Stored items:
- Opening Delimiter -

What follows belongs to an exercise in optimizing a design on an open flow for small area and a short achievable clock period; a production flow would make more cautious choices. The RTL was checked by simulation tests, not by an equivalence proof against the original design. Power is estimated from default activity; no workload was simulated.

== the previous run ==
// ksc_fslot
module ksc_fslot (
    input             clk,
    input             rst,
    input             in_valid,
    input      [4:0]  op,
    input      [31:0] a,
    input      [31:0] b,
    input      [31:0] c,
    output reg        out_valid,
    output reg [31:0] res
);
    localparam [31:0] ONE  = 32'h3F80_0000;
    localparam [31:0] NEG0 = 32'h8000_0000;
    localparam [31:0] M32  = 32'hCF80_0000;    
    wire i_x10  = op[1] ^ op[0];                                   
    wire i_fma  = ~op[4] & ((~op[3] & ~op[2]) | (op[3] & i_x10));  
    wire i_cvt  = op[4] & op[3];
    wire i_f2i  = i_cvt & (op[2] | op[1]);
    wire i_i2f  = i_cvt & ~op[2] & ~op[1];
    wire i_addb = ~op[4] & ~op[3] & ~op[2] & ~op[1];               
    wire i_mulb = ~op[4] & ((~op[3] & ~op[2] & op[1]) | (op[3] & i_x10));    
    wire i_is1  = i_addb & op[0];
    wire i_is2  = ~op[4] & ~op[3] & ~op[2] & op[1];                
    wire i_selb = ~op[3] & (op[4] | op[2] | ~op[1]);               
    wire i_selc = ~op[4] & op[3];                                  
    wire i_m32  = i_i2f & ~op[0] & a[31];
    wire [31:0] yi = ({32{i_mulb}} & b) | ({32{i_addb}} & ONE);
    wire [31:0] zi = ({32{i_selb}} & {b[31] ^ i_is1, b[30:0]})
                   | ({32{i_selc}} & c)
                   | ({32{i_f2i}}  & a)
                   | ({32{i_m32}}  & M32)
                   | {i_is2, 31'd0};
    reg        v0, fma0, f2i0, i2f0;
    reg [4:0]  op0;
    reg [31:0] x0, y0, z0;
    always @(posedge clk) begin
        if (rst) v0 <= 1'b0;
        else     v0 <= in_valid;
        op0  <= op;
        fma0 <= i_fma;
        f2i0 <= i_f2i;
        i2f0 <= i_i2f;
        x0   <= {a[31] ^ (~op[4] & (op[3:0] == 4'd10)), a[30:0]};
        y0   <= yi;
        z0   <= zi;
    end
    wire [31:0] mres;
    fs_misc u_misc (.op(op0), .a(x0), .b(z0), .r(mres));
    wire [31:0] V = fma0 ? 32'd0 : mres;
    wire        sx = x0[31], sy = y0[31], sz = z0[31];
    wire [7:0]  ex = x0[30:23], ey = y0[30:23], ez = z0[30:23];
    wire x_nan  = (&ex) &  (|x0[22:0]);
    wire y_nan  = (&ey) &  (|y0[22:0]);
    wire z_nan  = (&ez) &  (|z0[22:0]);
    wire x_inf  = (&ex) & ~(|x0[22:0]);
    wire y_inf  = (&ey) & ~(|y0[22:0]);
    wire z_inf  = (&ez) & ~(|z0[22:0]);
    wire x_zero = ~(|x0[30:0]);
    wire y_zero = ~(|y0[30:0]);
    wire z_zero = ~(|z0[30:0]);
  ...
clock: 36.0 ns
lec_check: 0
cap_margin: 20
core_margin: 2
core_utilization: 40
cts_cluster_diameter: 150
cts_cluster_size: 20
place_density: 0.6
slew_margin: 20
standard.sh (not shown) runs the stock make flow with config.mk's settings and CLKGATE_MAP_FILE= SYNTH_SCRIPT=/design/flow/synth_recipe.tcl, a recipe that flattens the netlist after the stock synthesis.
==> flow/flow/run.sh <==
#!/bin/bash
# The standard layout with two changes:
#  - buf_2 cells as the port buffers instead of the default delay-cell
#    buffers (faster and smaller);
#  - after the standard synthesis, flow/polarity.py removes inverters next to
#    the full adders (a full adder of complemented inputs gives complemented
#    outputs), then the standard flow goes on from that netlist.
# Each step's full output goes to its own log in this folder.
set -euo pipefail
export BUFFER_PORTS_ARGS="-buffer_cell sky130_fd_sc_hd__buf_2"
R="$PWD/orfs/results/sky130hd/ksc_fslot/base"
bash standard.sh "$R/1_2_yosys.v" > standard_synth.log 2>&1
cp "$R/1_2_yosys.v" "$R/1_2_yosys.standard.v"
python3 flow/polarity.py "$R/1_2_yosys.standard.v" "$R/1_2_yosys.v" > polarity.log 2>&1
bash standard.sh > standard.log 2>&1
Other scripts of this flow, unchanged in this note and not shown: flow/flow/polarity.py
What the current run does differently from the previous run at the input level:
--- a/flow/design.v
+++ b/flow/design.v
@@ -2804,26 +2804,25 @@
         sub1   <= eff_sub;
         sp1    <= sp;
         spc1   <= ~fma0 ? 2'b00 : is_nan ? 2'b01 : is_inf ? {1'b1, inf_s} : 2'b00;
         zn1    <= fma0 & p_zero & z_zero & sp & sz;
         f2i1   <= f2i0;
         trunc1 <= op0[0];
         kd1    <= (fma0 | i2f0) ? 3'b000 : (f2i0 & clamp) ? {1'b1, ckind} : 3'b001;
     end
     wire        finc = ~trunc1 & A1[2] & (A1[3] | A1[1] | A1[0]);
-    wire [78:0] xw   = {28'd0, P1, 3'd0} ^ {79{sub1}};
-    wire [78:0] aw   = f2i1 ? {2'b00, A1[76:3], {3{~sub1}}} : {2'b00, A1};
-    wire        co, use1, inv, neg;
+    wire [78:0] bop  = sub1 ? ~{2'b00, A1} : {2'b00, A1};
+    wire [78:0] bopf = f2i1 ? {bop[78:3], 3'b111} : bop;
+    wire        co, use1, neg;
     wire [77:0] R;
-    fs_cvt u_add (.x(aw), .y(xw), .u(use1), .v(inv), .r(R), .co(co));
-    assign use1 = f2i1 ? finc : (sub1 & co);
-    assign inv  = f2i1 ? sub1 : (sub1 & ~co);
-    assign neg  = ~f2i1 & sub1 & co;
+    fs_cvt u_add (.x({28'd0, P1, 3'd0}), .y(bopf), .u(use1), .v(neg), .r(R), .co(co));
+    assign use1 = f2i1 ? (sub1 ^ finc) : (sub1 & co);
+    assign neg  = ~f2i1 & sub1 & ~co;
     wire [6:0] lz;
     fs_lzc #(.LW(7)) u_lz (.d({R, 50'd0}), .n(lz), .z());
     reg        v2;
     reg [77:0] R2;
     reg [6:0]  lz2;
     reg [8:0]  slim2;
     reg        sb2, zn2;
     reg [1:0]  spc2;
     reg [2:0]  kd2;
## What came out
Having completed the whole flow, the current run delivered a layout that passed the timing, DRC and antenna checks. [the current run] wire length on met2 rose about 3.2% relative to the previous run. Global routing usage on met2 in the current run is 2.8 points higher than in the previous run. Delta (the current run minus the previous run): number of standard-cell rows in the floorplan now sits lower, sequential power fell 5.1%, cell area after synthesis decreased 0.99%, clock-buffer cell count +1. Looking at startpoint of the most critical setup path, the res[19]$_DFF_P_ result is from the previous run; the res[25]$_DFF_P_ one comes from the current run. Detailed route, the current run vs the previous run: via total higher for the current run. Delta (the current run minus the previous run): actual transition at the worst max-transition pin picked up an extra 0.079 ns; HPWL after detailed placement picked up an extra 5500 µm. Comparing the current run and the previous run, the lower proportion of power drawn by the clock network was measured on the previous run. On global-route wire length before repair: between the current run and the previous run, it ends up higher for the current run. Diff the previous run -> the current run: die area decreased by 0.98% relative to the old numbers; antenna diode instance count decreased by 1 relative to the old numbers.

- Closing Delimiter -

Reproduce, exactly as they stand in the data above, the lines from the one that holds "wire i_selb = ~op[3]" to the one that holds "slew_margin: 20", inclusive.

    wire i_selb = ~op[3] & (op[4] | op[2] | ~op[1]);               
    wire i_selc = ~op[4] & op[3];                                  
    wire i_m32  = i_i2f & ~op[0] & a[31];
    wire [31:0] yi = ({32{i_mulb}} & b) | ({32{i_addb}} & ONE);
    wire [31:0] zi = ({32{i_selb}} & {b[31] ^ i_is1, b[30:0]})
                   | ({32{i_selc}} & c)
                   | ({32{i_f2i}}  & a)
                   | ({32{i_m32}}  & M32)
                   | {i_is2, 31'd0};
    reg        v0, fma0, f2i0, i2f0;
    reg [4:0]  op0;
    reg [31:0] x0, y0, z0;
    always @(posedge clk) begin
        if (rst) v0 <= 1'b0;
        else     v0 <= in_valid;
        op0  <= op;
        fma0 <= i_fma;
        f2i0 <= i_f2i;
        i2f0 <= i_i2f;
        x0   <= {a[31] ^ (~op[4] & (op[3:0] == 4'd10)), a[30:0]};
        y0   <= yi;
        z0   <= zi;
    end
    wire [31:0] mres;
    fs_misc u_misc (.op(op0), .a(x0), .b(z0), .r(mres));
    wire [31:0] V = fma0 ? 32'd0 : mres;
    wire        sx = x0[31], sy = y0[31], sz = z0[31];
    wire [7:0]  ex = x0[30:23], ey = y0[30:23], ez = z0[30:23];
    wire x_nan  = (&ex) &  (|x0[22:0]);
    wire y_nan  = (&ey) &  (|y0[22:0]);
    wire z_nan  = (&ez) &  (|z0[22:0]);
    wire x_inf  = (&ex) & ~(|x0[22:0]);
    wire y_inf  = (&ey) & ~(|y0[22:0]);
    wire z_inf  = (&ez) & ~(|z0[22:0]);
    wire x_zero = ~(|x0[30:0]);
    wire y_zero = ~(|y0[30:0]);
    wire z_zero = ~(|z0[30:0]);
  ...
clock: 36.0 ns
lec_check: 0
cap_margin: 20
core_margin: 2
core_utilization: 40
cts_cluster_diameter: 150
cts_cluster_size: 20
place_density: 0.6
slew_margin: 20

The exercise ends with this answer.